Before dropping so-called insignificant variables from a regression

Before dropping so-called insignificant variables from a regression, we should be careful
to consider (1) what we mean by “insignificant” (2) why the variable was included in the
first place and (3) what potential costs arise if the variable is excluded.
To practitioners, insignificance arises if the p-value is less than some “critical” level, like
.05. In probability theory, this is the level of Type I error; it is the risk of falsely rejecting
the null hypothesis (Ho: the coefficient on the variable is insignificantly different from
zero). Lower p-values mean lower probabilities of committing Type I errors. In a capital
murder trial, for example, the judge typically instructs the jury to consider the evidence in
such a way as to minimize this risk – that is, to minimize the risk of convicting an
innocent defendant (the null is that the defendant is not guilty). In statistical tests, the 5%
level sets a limit on the amount of risk we are willing to take. In five out of one-hundred
random samples, we’d reject the null incorrectly, i.e., five percent of the time. If we set
the p-value lower, say at one percent, then we are making it even harder to reject the null.
That is, we are making it harder to commit a Type I error.
So, the first question is, what p-value should we select? Well, there’s no answer to that
but suppose it is 5%. Then in a standard t-test, we’d conclude that the variable has no
explanatory power in the model if the p-value is 0.05001? Probably not. Rather, we’d
conclude that the probability of making a Type I error (rejecting the null of zero when we
shouldn’t) is slightly higher than we’d otherwise like. But in no way does the decision to
reject or not, mean that the variable is somehow uninformative.
That’s lesson number one. Now consider why the variable is in there to begin with.
Suppose I have a scientific experiment for which the “theory” states that X and Y cause
Z. I collect a sample of data on all three and regress Z on X and Y jointly. Suppose the
estimated coefficient on X is deemed insignificant because its p-value is 0.0499.

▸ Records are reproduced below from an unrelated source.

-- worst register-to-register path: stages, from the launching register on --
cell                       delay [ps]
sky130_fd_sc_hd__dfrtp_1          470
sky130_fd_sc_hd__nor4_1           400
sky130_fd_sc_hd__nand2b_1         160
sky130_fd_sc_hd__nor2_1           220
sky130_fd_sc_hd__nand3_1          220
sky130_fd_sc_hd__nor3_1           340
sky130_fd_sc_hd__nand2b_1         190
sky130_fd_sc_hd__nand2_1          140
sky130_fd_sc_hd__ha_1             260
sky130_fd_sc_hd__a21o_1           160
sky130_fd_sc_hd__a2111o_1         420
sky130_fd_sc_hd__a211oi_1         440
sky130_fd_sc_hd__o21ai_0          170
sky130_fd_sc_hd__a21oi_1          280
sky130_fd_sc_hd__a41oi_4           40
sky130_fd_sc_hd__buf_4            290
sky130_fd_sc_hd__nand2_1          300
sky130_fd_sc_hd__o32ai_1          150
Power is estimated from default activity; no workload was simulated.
==> design.v <==
`timescale 1ns / 1ps
module Block(CounterX,CounterY,obj_R,obj_G,obj_B,clk,check,var1,check1,check2,check3,check4,Oncollision,CheckPositionY,reset);
input [9:0] CounterX;
input [8:0] CounterY;
input [24:0]clk;
input check1,check2,check3,check4,reset;
input [8:0]var1;
output reg obj_R,obj_G,obj_B,check,Oncollision,CheckPositionY;
integer Position;
always @ (posedge clk[17]  )
begin
 if(!reset)
	begin
   Position<=0;
	CheckPositionY <= 0;
	end	
else if (Position == 480) begin
		Position <= 0;
		CheckPositionY <= 1;
		end
else if(Position>=300 && Position < 470)begin
		Oncollision <= 1;	 
		Position <= Position + 3;
	end	
else  begin
		Oncollision <= 0; 
		Position <= Position + 3;
		CheckPositionY <= 0;
end		
end
		wire Obs = check1 && (((CounterX>=113+0) && (CounterX <= 161+0) && (CounterY >= 302+Position-250) && (CounterY <= 318+Position-250) 
		              || (CounterX>=109+0) && (CounterX <= 113+0) && (CounterY >= 290+Position-250) && (CounterY <= 318+Position-250) 
		              || (CounterX>=161+0) && (CounterX <= 165+0) && (CounterY >= 290+Position-250) && (CounterY <= 318+Position-250) 
		              || (CounterX>=113+0) && (CounterX <= 161+0) && (CounterY >= 282+Position-250) && (CounterY <= 290+Position-250) 
		              || (CounterX>=93+0)  && (CounterX <= 109+0) && (CounterY >= 298+Position-250) && (CounterY <= 306+Position-250) 
		              || (CounterX>=97+0)  && (CounterX <= 109+0) && (CounterY >= 306+Position-250) && (CounterY <= 310+Position-250) 
		              || (CounterX>=101+0) && (CounterX <= 109+0) && (CounterY >= 310+Position-250) && (CounterY <= 314+Position-250) 
		              || (CounterX>=105+0) && (CounterX <= 109+0) && (CounterY >= 314+Position-250) && (CounterY <= 318+Position-250) 
		              || (CounterX>=165+0) && (CounterX <= 181+0) && (CounterY >= 298+Position-250) && (CounterY <= 306+Position-250) 
		              || (CounterX>=165+0) && (CounterX <= 177+0) && (CounterY >= 306+Position-250) && (CounterY <= 310+Position-250) 
		              || (CounterX>=165+0) && (CounterX <= 173+0) && (CounterY >= 310+Position-250) && (CounterY <= 314+Position-250) 
		              || (CounterX>=165+0) && (CounterX <= 169+0) && (CounterY >= 314+Position-250) && (CounterY <= 318+Position-250) 
		              || (CounterX>=105+0) && (CounterX <= 109+0) && (CounterY >= 294+Position-250) && (CounterY <= 298+Position-250) 
		              || (CounterX>=165+0) && (CounterX <= 169+0) && (CounterY >= 314+Position-250) && (CounterY <= 318+Position-250)
		              || (CounterX>=113+0) && (CounterX <= 117+0) && (CounterY >= 298+Position-250) && (CounterY <= 302+Position-250)  
		              || (CounterX>=157+0) && (CounterX <= 161+0) && (CounterY >= 298+Position-250) && (CounterY <= 302+Position-250) 
		              || (CounterX>=117+0) && (CounterX <= 157+0) && (CounterY >= 290+Position-250) && (CounterY <= 294+Position-250) 
		              || (CounterX>=117+0) && (CounterX <= 121+0) && (CounterY >= 274+Position-250) && (CounterY <= 282+Position-250) 
		              || (CounterX>=153+0) && (CounterX <= 157+0) && (CounterY >= 274+Position-250) && (CounterY <= 282+Position-250)
		              || (CounterX>=121+0) && (CounterX <= 125+0) && (CounterY >= 266+Position-250) && (CounterY <= 274+Position-250)
		              || (CounterX>=149+0) && (CounterX <= 153+0) && (CounterY >= 266+Position-250) && (CounterY <= 274+Position-250)
		              || (CounterX>=125+0) && (CounterX <= 149+0) && (CounterY >= 262+Position-250) && (CounterY <= 270+Position-250)
		              || (CounterX>=129+0) && (CounterX <= 145+0) && (CounterY >= 254+Position-250) && (CounterY <= 262+Position-250)
		            || (CounterX>=133+0) && (CounterX <= 141+0) && (CounterY >= 250+Position-250) && (CounterY <= 254+Position-250)));
		wire Obs1 = check2 && (((CounterX>=113+125) && (CounterX <= 161+125) && (CounterY >= 302+Position-250) && (CounterY <= 318+Position-250) 
		              || (CounterX>=109+125) && (CounterX <= 113+125) && (CounterY >= 290+Position-250) && (CounterY <= 318+Position-250) 
		              || (CounterX>=161+125) && (CounterX <= 165+125) && (CounterY >= 290+Position-250) && (CounterY <= 318+Position-250) 
		              || (CounterX>=113+125) && (CounterX <= 161+125) && (CounterY >= 282+Position-250) && (CounterY <= 290+Position-250) 
		              || (CounterX>=93+125)  && (CounterX <= 109+125) && (CounterY >= 298+Position-250) && (CounterY <= 306+Position-250) 
		              || (CounterX>=97+125)  && (CounterX <= 109+125) && (CounterY >= 306+Position-250) && (CounterY <= 310+Position-250) 
		              || (CounterX>=101+125) && (CounterX <= 109+125) && (CounterY >= 310+Position-250) && (CounterY <= 314+Position-250) 
		              || (CounterX>=105+125) && (CounterX <= 109+125) && (CounterY >= 314+Position-250) && (CounterY <= 318+Position-250) 
		              || (CounterX>=165+125) && (CounterX <= 181+125) && (CounterY >= 298+Position-250) && (CounterY <= 306+Position-250) 
		              || (CounterX>=165+125) && (CounterX <= 177+125) && (CounterY >= 306+Position-250) && (CounterY <= 310+Position-250) 
		              || (CounterX>=165+125) && (CounterX <= 173+125) && (CounterY >= 310+Position-250) && (CounterY <= 314+Position-250) 
		              || (CounterX>=165+125) && (CounterX <= 169+125) && (CounterY >= 314+Position-250) && (CounterY <= 318+Position-250) 
		              || (CounterX>=105+125) && (CounterX <= 109+125) && (CounterY >= 294+Position-250) && (CounterY <= 298+Position-250) 
		              || (CounterX>=165+125) && (CounterX <= 169+125) && (CounterY >= 314+Position-250) && (CounterY <= 318+Position-250)
		              || (CounterX>=113+125) && (CounterX <= 117+125) && (CounterY >= 298+Position-250) && (CounterY <= 302+Position-250)  
		              || (CounterX>=157+125) && (CounterX <= 161+125) && (CounterY >= 298+Position-250) && (CounterY <= 302+Position-250) 
		              || (CounterX>=117+125) && (CounterX <= 157+125) && (CounterY >= 290+Position-250) && (CounterY <= 294+Position-250) 
		              || (CounterX>=117+125) && (CounterX <= 121+125) && (CounterY >= 274+Position-250) && (CounterY <= 282+Position-250) 
		              || (CounterX>=153+125) && (CounterX <= 157+125) && (CounterY >= 274+Position-250) && (CounterY <= 282+Position-250)
		              || (CounterX>=121+125) && (CounterX <= 125+125) && (CounterY >= 266+Position-250) && (CounterY <= 274+Position-250)
		              || (CounterX>=149+125) && (CounterX <= 153+125) && (CounterY >= 266+Position-250) && (CounterY <= 274+Position-250)
		              || (CounterX>=125+125) && (CounterX <= 149+125) && (CounterY >= 262+Position-250) && (CounterY <= 270+Position-250)
		              || (CounterX>=129+125) && (CounterX <= 145+125) && (CounterY >= 254+Position-250) && (CounterY <= 262+Position-250)
		            || (CounterX>=133+125) && (CounterX <= 141+125) && (CounterY >= 250+Position-250) && (CounterY <= 254+Position-250)));
		wire Obs2 = check3 && (((CounterX>=113+240) && (CounterX <= 161+240) && (CounterY >= 302+Position-250) && (CounterY <= 318+Position-250) 
		              || (CounterX>=109+240) && (CounterX <= 113+240) && (CounterY >= 290+Position-250) && (CounterY <= 318+Position-250) 
		              || (CounterX>=161+240) && (CounterX <= 165+240) && (CounterY >= 290+Position-250) && (CounterY <= 318+Position-250) 
		              || (CounterX>=113+240) && (CounterX <= 161+240) && (CounterY >= 282+Position-250) && (CounterY <= 290+Position-250) 
		              || (CounterX>=93+240)  && (CounterX <= 109+240) && (CounterY >= 298+Position-250) && (CounterY <= 306+Position-250) 
		              || (CounterX>=97+240)  && (CounterX <= 109+240) && (CounterY >= 306+Position-250) && (CounterY <= 310+Position-250) 
		              || (CounterX>=101+240) && (CounterX <= 109+240) && (CounterY >= 310+Position-250) && (CounterY <= 314+Position-250) 
		              || (CounterX>=105+240) && (CounterX <= 109+240) && (CounterY >= 314+Position-250) && (CounterY <= 318+Position-250) 
		              || (CounterX>=165+240) && (CounterX <= 181+240) && (CounterY >= 298+Position-250) && (CounterY <= 306+Position-250) 
		              || (CounterX>=165+240) && (CounterX <= 177+240) && (CounterY >= 306+Position-250) && (CounterY <= 310+Position-250) 
		              || (CounterX>=165+240) && (CounterX <= 173+240) && (CounterY >= 310+Position-250) && (CounterY <= 314+Position-250) 
		              || (CounterX>=165+240) && (CounterX <= 169+240) && (CounterY >= 314+Position-250) && (CounterY <= 318+Position-250) 
		              || (CounterX>=105+240) && (CounterX <= 109+240) && (CounterY >= 294+Position-250) && (CounterY <= 298+Position-250) 
		              || (CounterX>=165+240) && (CounterX <= 169+240) && (CounterY >= 314+Position-250) && (CounterY <= 318+Position-250)
		              || (CounterX>=113+240) && (CounterX <= 117+240) && (CounterY >= 298+Position-250) && (CounterY <= 302+Position-250)  
		              || (CounterX>=157+240) && (CounterX <= 161+240) && (CounterY >= 298+Position-250) && (CounterY <= 302+Position-250) 
		              || (CounterX>=117+240) && (CounterX <= 157+240) && (CounterY >= 290+Position-250) && (CounterY <= 294+Position-250) 
		              || (CounterX>=117+240) && (CounterX <= 121+240) && (CounterY >= 274+Position-250) && (CounterY <= 282+Position-250) 
		              || (CounterX>=153+240) && (CounterX <= 157+240) && (CounterY >= 274+Position-250) && (CounterY <= 282+Position-250)
		              || (CounterX>=121+240) && (CounterX <= 125+240) && (CounterY >= 266+Position-250) && (CounterY <= 274+Position-250)
		              || (CounterX>=149+240) && (CounterX <= 153+240) && (CounterY >= 266+Position-250) && (CounterY <= 274+Position-250)
		              || (CounterX>=125+240) && (CounterX <= 149+240) && (CounterY >= 262+Position-250) && (CounterY <= 270+Position-250)
		              || (CounterX>=129+240) && (CounterX <= 145+240) && (CounterY >= 254+Position-250) && (CounterY <= 262+Position-250)
		            || (CounterX>=133+240) && (CounterX <= 141+240) && (CounterY >= 250+Position-250) && (CounterY <= 254+Position-250)));				
		wire Obs3 = check4 && (((CounterX>=113+365) && (CounterX <= 161+365) && (CounterY >= 302+Position-250) && (CounterY <= 318+Position-250) 
		              || (CounterX>=109+365) && (CounterX <= 113+365) && (CounterY >= 290+Position-250) && (CounterY <= 318+Position-250) 
		              || (CounterX>=161+365) && (CounterX <= 165+365) && (CounterY >= 290+Position-250) && (CounterY <= 318+Position-250) 
		              || (CounterX>=113+365) && (CounterX <= 161+365) && (CounterY >= 282+Position-250) && (CounterY <= 290+Position-250) 
		              || (CounterX>=93+365)  && (CounterX <= 109+365) && (CounterY >= 298+Position-250) && (CounterY <= 306+Position-250) 
		              || (CounterX>=97+365)  && (CounterX <= 109+365) && (CounterY >= 306+Position-250) && (CounterY <= 310+Position-250) 
		              || (CounterX>=101+365) && (CounterX <= 109+365) && (CounterY >= 310+Position-250) && (CounterY <= 314+Position-250) 
		              || (CounterX>=105+365) && (CounterX <= 109+365) && (CounterY >= 314+Position-250) && (CounterY <= 318+Position-250) 
		              || (CounterX>=165+365) && (CounterX <= 181+365) && (CounterY >= 298+Position-250) && (CounterY <= 306+Position-250) 
		              || (CounterX>=165+365) && (CounterX <= 177+365) && (CounterY >= 306+Position-250) && (CounterY <= 310+Position-250) 
		              || (CounterX>=165+365) && (CounterX <= 173+365) && (CounterY >= 310+Position-250) && (CounterY <= 314+Position-250) 
		              || (CounterX>=165+365) && (CounterX <= 169+365) && (CounterY >= 314+Position-250) && (CounterY <= 318+Position-250) 
		              || (CounterX>=105+365) && (CounterX <= 109+365) && (CounterY >= 294+Position-250) && (CounterY <= 298+Position-250) 
		              || (CounterX>=165+365) && (CounterX <= 169+365) && (CounterY >= 314+Position-250) && (CounterY <= 318+Position-250)
		              || (CounterX>=113+365) && (CounterX <= 117+365) && (CounterY >= 298+Position-250) && (CounterY <= 302+Position-250)  
		              || (CounterX>=157+365) && (CounterX <= 161+365) && (CounterY >= 298+Position-250) && (CounterY <= 302+Position-250) 
		              || (CounterX>=117+365) && (CounterX <= 157+365) && (CounterY >= 290+Position-250) && (CounterY <= 294+Position-250) 
		              || (CounterX>=117+365) && (CounterX <= 121+365) && (CounterY >= 274+Position-250) && (CounterY <= 282+Position-250) 
		              || (CounterX>=153+365) && (CounterX <= 157+365) && (CounterY >= 274+Position-250) && (CounterY <= 282+Position-250)
		              || (CounterX>=121+365) && (CounterX <= 125+365) && (CounterY >= 266+Position-250) && (CounterY <= 274+Position-250)
		              || (CounterX>=149+365) && (CounterX <= 153+365) && (CounterY >= 266+Position-250) && (CounterY <= 274+Position-250)
		              || (CounterX>=125+365) && (CounterX <= 149+365) && (CounterY >= 262+Position-250) && (CounterY <= 270+Position-250)
		              || (CounterX>=129+365) && (CounterX <= 145+365) && (CounterY >= 254+Position-250) && (CounterY <= 262+Position-250)
		              || (CounterX>=133+365) && (CounterX <= 141+365) && (CounterY >= 250+Position-250) && (CounterY <= 254+Position-250)));				
always @(clk)
begin 
		obj_R = Obs2 | Obs | Obs1 | Obs3;
		obj_G = 0;
		obj_B = 0 ;
		check= obj_R|obj_G|obj_B;
end
endmodule
==> run.sh <==
#!/bin/bash
# OpenROAD 26Q1-2900-gdf79404cd8, Yosys 0.63+post, stock flow scripts
make -C /OpenROAD-flow-scripts/flow DESIGN_CONFIG=/design/flow/config.mk WORK_HOME=/design/flow/orfs finish
==> config.mk <==
export PLATFORM = sky130hd
export DESIGN_NAME = Block
export DESIGN_NICKNAME = Block
export VERILOG_FILES = /design/flow/design.v
export SDC_FILE = /design/flow/constraint.sdc
export NUM_CORES = 4
export LEC_CHECK = 1
export CORE_UTILIZATION = 40
==> constraint.sdc <==
current_design Block

set clk_period 9.8
set clk_io_pct 0.2

create_clock -name clk0 -period $clk_period [get_ports {clk}]

set non_clock_inputs [all_inputs -no_clocks]
set_input_delay [expr $clk_period * $clk_io_pct] -clock clk0 $non_clock_inputs
set_output_delay [expr $clk_period * $clk_io_pct] -clock clk0 [all_outputs]
==> results_dict.tcl <==
# collected from the flow reports
set metrics [dict create \
    synthArstFlopShare_pct 0 \
    setup_ws_ns 1.17 \
    cp-end-kind "primary output" \
    path_max_fanout 13 \
    drtIter0Drc 2533 \
    finalCritPeriodShare_pct 88.0 \
    max_cap_violations 0 \
    rows 66 \
    min_path_type "reg -> reg" \
    grt-ovfl-total 0 \
    critPathKind "reg -> out" \
    drtPass1Iterations 9 \
    cts_made_buffers 5 \
    crit_chain "ha_1, nand3_1, o41ai_1, nand3_1, nor4_1, nand3_1, nor4_2, a21oi_1, nor3b_1, or4_1, o41ai_2, nand4_1, clkdlybuf4s50_1" \
    cpMostUsedCell "nand3_1" \
    drtAntennaViolNets 0 \
    final_cell_mix "nor2_1 (231), nand2_1 (194), a21oi_1 (135)" \
    slew_headroom_pct 22.0 \
    layout-drive-gt1-share_pct 7.77 \
    setup_violations 0 \
    area_growth_pct 7.01 \
    busiest_layer "met2" \
    period_minus_slack_ns 8.63 \
    cts_resized 0 \
    synth.cell_area_mm2 0.0133 \
    warning_count 114 \
    critPathMaxStageDelay_ns 1.20 \
    h-tree-depth 2 \
    place_worst_setup_slack_ns 1.63 \
    remaining_drc_errors 0 \
    hold_violations 0 \
    numSynthFlops 34 \
    grt_pass1_wl_um 115000 \
    synth_cell_type_count 96 \
    rsz0062_at_grt "no" \
    skew_ns 0.000463 \
    top_cells_by_area "ha_1 (9.2%), xnor2_1 (7.8%), nor2_1 (6.5%), nand2_1 (5.5%), a21oi_1 (5.1%)" \
    synthFlopType "dfxtp_1" \
    io_pins 64 \
    clkTransAtPathRegs_ns 0.04 \
    initial_utilization_pct 40.8 \
    yosysTopAreaCell "ha_1" \
    vias 17970 \
    syn_inst 2057 \
    post-synth-top-area-fraction_pct 9.21 \
    critPathSlowestCell "o41ai_1" \
    core-area_mm2 0.0326 \
    hold_slack_ns 0.532 \
    slew_viol_final 0 \
    hpwl_um 58700 \
    synth-edff-count 1 \
    tritoncts "built" \
    portBuffers 28 \
    syn_avg_cell_area_um2 6.47 \
    power_density_mw_per_mm2 44.5 \
    ys_chip_area_mm2 0.0133 \
    p_leak_nw 4.86 \
    use_met2_pct 69.3 \
    grtUsageTotal_pct 48.0 \
    die_x_um 184 \
    clock-sinks 34 \
    yosysSeqAreaShare_pct 5.19 \
    max-vdd-ir-drop_v 0.0000812 \
    grt_pass1_vias 16103 \
    post_cts_buffers 0 \
    vias_per_cell 7.32 \
    ys_cells 2057 \
    hold_buffers 0 \
    clock.fmax_mhz 116 \
    clock_latency_ns 0.25 \
    mostFrequentLayoutCell "nor2_1" \
    die_area_mm2 0.0340 \
    p_total_w 0.000634 \
    routed_wl_um 80600 \
    ys_warn_count 1 \
    die_h_um 184 \
    clockBufferDepth 2 \
    crit_arrival_ns 6.67 \
    fin_tns_setup_ns 0 \
    grtUsageMet3_pct 16.8 \
    worstMarginPinSlew_ns 1.15 \
    use_met1_pct 60.7 \
    wl_per_cell_um 32.8 \
    clock-root-buffer "clkbuf_16" \
    antenna_found_initial 3 \
    start_kind "flop" \
    gp_congestion 1.13 \
    status "complete, no violations" \
    grt_max_degree 41 \
    crit_required_ns 7.84 \
]
-- synthesized netlist by cell type (20+ instances only) --
cell type	instances
nor2b_1	30
xor2_1	40
buf_2	30
and3_1	21
nand2_1	194
nand3_1	92
a31oi_1	20
ha_1	98
nor3_1	87
and4_1	25
or3_1	20
inv_1	38
a21oi_1	135
xnor2_1	118
nor4_1	39
buf_1	26
a21o_1	28
o31ai_1	30
o21ai_0	121
nor2_1	231
o22ai_1	31
clkbuf_1	107
dfxtp_1	33
nand4_1	81
nand2b_1	20
-- per-stage QoR --
step / area, um^2 / util [%] / cells
CTS: 14200 / 43.6 / 2451
floorplan: 13300 / - / 2058
global route: 14200 / 43.6 / 2451
detailed placement: 14100 / 43.2 / 2443
global placement: 14100 / 43.2 / 2443
finish: 14200 / 43.7 / 2455
-- worst paths after layout --
kind	from	end	slack [ns]	cells after the start
hold reg to reg	CheckPositionY	CheckPositionY	0.53	2
setup / recovery	Position[3]	obj_R	1.17	13
hold / removal	CheckPositionY	CheckPositionY	0.53	2
setup reg to reg	Position[6]	Position[30]	6.41	9
-- metal layers --
layer  vias up  part of all wire [%]
li1       7687                     -
met1      8326                    37
met2      1583                    41
met3       374                    14
met4         0                   8.2
met5         -                     0
-- where the power goes --
part | switching [W] | internal [W]
combinational | 0.000232 | 0.000118
clock | 0.0000378 | 0.0000992
sequential | 0.00000537 | 0.000142
-- worst max-delay path, delay by kind of cell (launching register included) --
kind                       cells  cell delay [ns]
and+or+nand+nor                8             2.88
AOI/OAI and AO/OA              3             1.84
DFF                            1             0.74
adders and majority gates      1             0.48
buffers and inverters          1             0.47
-- sequential cells by signal, indices dropped and copies added (netlist names) --
register,cells
Position,32
Oncollision,1
CheckPositionY,1
-- layout make-up --
class,instances,area [um^2]
sequential,34,691
antenna,4,10.0
clock buffer,6,139
timing repair buffer,119,963
tap,442,553
fill,3434,18400
clock inverter,2,12.5
inverter,43,161
multi-input combinational,1805,11700
-- cell families (layout without fill, tap and decap cells) --
family | Yosys count | count (layout) | share of synthesized area, %
AOI/OAI and AO/OA | 594 | 594 | 30.0
xor gates and xnor gates | 158 | 158 | 10.4
adders and majority gates | 98 | 98 | 9.21
buffers and inverters | 219 | 170 | 6.91
DFF | 34 | 34 | 5.19
muxes | 20 | 20 | 1.59
other | 1 | 6 | 0.0282
and+or+nand+nor | 933 | 933 | 36.7
Power figures rest on the tool's default switching activity, not on a simulated workload.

Theoretically, this can’t happen (it’s like rejecting gravity because the apple that fell from
the tree onto Isaac Newton’s head didn’t fall fast enough). X is supposed to cause Z. But
in random samples, there is measurement error and coefficients are necessarily measured
imprecisely. Noisy data cause standard errors to rise and t-statistics to fall. So, should we
reject X? Or should we say that the contribution X has in explaining Z is measured
That’s lesson number two. X was included because it should be there. Even rejecting
X’s contribution has risk – in this case 0.0499 risk of Type I error. Because this number
is less than 0.05 is not a legitimate reason to exclude X. Which finally brings us to our
third consideration on what potential costs there are to excluding a so-called
“insignificant” variable. Suppose we go ahead and exclude X. In the statistics literature,
X is formally an erroneously excluded variable and so the equation governing Z is now
misspecified. Forget that though. Think instead of where X is. X now resides in the error
term (it is now part of the unobserved, albeit random, part of Z. The error term in any
regression is the composite of all excluded unobserved influences on Z. We usually
assume this term is zero on average and uncorrelated with any of the included regressors.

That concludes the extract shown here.